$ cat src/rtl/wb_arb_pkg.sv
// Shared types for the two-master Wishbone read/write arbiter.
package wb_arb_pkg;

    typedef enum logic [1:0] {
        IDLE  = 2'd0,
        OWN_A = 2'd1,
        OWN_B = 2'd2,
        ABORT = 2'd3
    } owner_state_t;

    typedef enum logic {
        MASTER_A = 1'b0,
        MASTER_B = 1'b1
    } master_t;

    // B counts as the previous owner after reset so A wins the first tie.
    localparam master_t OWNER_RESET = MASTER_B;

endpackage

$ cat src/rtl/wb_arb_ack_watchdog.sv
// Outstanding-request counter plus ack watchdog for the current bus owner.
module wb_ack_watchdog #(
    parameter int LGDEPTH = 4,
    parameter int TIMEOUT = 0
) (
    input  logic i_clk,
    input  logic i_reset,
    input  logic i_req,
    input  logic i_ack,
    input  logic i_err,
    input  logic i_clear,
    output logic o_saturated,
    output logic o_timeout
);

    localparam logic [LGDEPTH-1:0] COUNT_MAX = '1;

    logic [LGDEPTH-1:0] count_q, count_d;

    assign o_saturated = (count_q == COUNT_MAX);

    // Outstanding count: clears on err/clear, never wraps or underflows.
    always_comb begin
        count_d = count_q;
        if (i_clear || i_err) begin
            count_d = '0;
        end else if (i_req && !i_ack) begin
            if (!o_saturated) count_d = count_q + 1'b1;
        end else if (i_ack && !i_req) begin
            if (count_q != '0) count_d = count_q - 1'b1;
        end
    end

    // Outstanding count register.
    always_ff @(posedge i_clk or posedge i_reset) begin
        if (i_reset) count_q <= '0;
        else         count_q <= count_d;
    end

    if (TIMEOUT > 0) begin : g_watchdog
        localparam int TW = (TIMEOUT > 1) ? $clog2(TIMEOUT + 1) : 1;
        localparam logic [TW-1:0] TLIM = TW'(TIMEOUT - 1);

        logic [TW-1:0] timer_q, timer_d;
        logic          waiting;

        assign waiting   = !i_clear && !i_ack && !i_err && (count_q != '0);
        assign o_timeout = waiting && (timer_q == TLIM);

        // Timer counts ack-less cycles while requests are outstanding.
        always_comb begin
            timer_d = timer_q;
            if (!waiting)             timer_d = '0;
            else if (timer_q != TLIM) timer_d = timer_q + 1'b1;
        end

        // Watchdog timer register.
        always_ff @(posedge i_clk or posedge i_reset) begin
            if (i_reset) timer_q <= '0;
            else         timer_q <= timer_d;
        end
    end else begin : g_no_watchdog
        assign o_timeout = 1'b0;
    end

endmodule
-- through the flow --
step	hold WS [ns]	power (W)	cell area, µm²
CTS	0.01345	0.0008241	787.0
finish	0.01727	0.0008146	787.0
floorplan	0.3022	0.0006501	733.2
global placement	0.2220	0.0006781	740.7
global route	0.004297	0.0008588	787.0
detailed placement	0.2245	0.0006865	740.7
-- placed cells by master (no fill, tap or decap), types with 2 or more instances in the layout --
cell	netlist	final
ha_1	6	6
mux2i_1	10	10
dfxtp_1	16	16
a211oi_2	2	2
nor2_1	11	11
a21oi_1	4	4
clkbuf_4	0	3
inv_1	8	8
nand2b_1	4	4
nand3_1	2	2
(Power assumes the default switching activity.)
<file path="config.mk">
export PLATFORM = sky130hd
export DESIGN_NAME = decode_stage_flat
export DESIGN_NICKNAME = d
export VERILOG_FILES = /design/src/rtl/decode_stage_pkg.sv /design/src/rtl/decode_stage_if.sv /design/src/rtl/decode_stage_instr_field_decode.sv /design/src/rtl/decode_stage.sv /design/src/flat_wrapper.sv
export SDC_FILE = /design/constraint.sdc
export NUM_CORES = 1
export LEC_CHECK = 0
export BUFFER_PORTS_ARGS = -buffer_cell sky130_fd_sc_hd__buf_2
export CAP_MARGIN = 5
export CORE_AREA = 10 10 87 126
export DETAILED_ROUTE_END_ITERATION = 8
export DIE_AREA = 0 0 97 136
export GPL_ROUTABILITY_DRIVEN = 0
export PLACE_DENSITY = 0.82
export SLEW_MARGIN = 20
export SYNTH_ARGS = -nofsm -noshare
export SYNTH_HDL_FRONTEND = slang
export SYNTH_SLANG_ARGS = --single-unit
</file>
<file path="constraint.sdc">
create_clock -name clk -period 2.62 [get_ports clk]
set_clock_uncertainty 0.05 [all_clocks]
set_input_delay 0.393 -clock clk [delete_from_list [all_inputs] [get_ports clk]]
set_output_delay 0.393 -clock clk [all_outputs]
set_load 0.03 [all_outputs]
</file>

════════

◆ What you will do: All lines in the data that contain the word "placement" should be copied.

◆ Response box:
global placement	0.2220	0.0006781	740.7
detailed placement	0.2245	0.0006865	740.7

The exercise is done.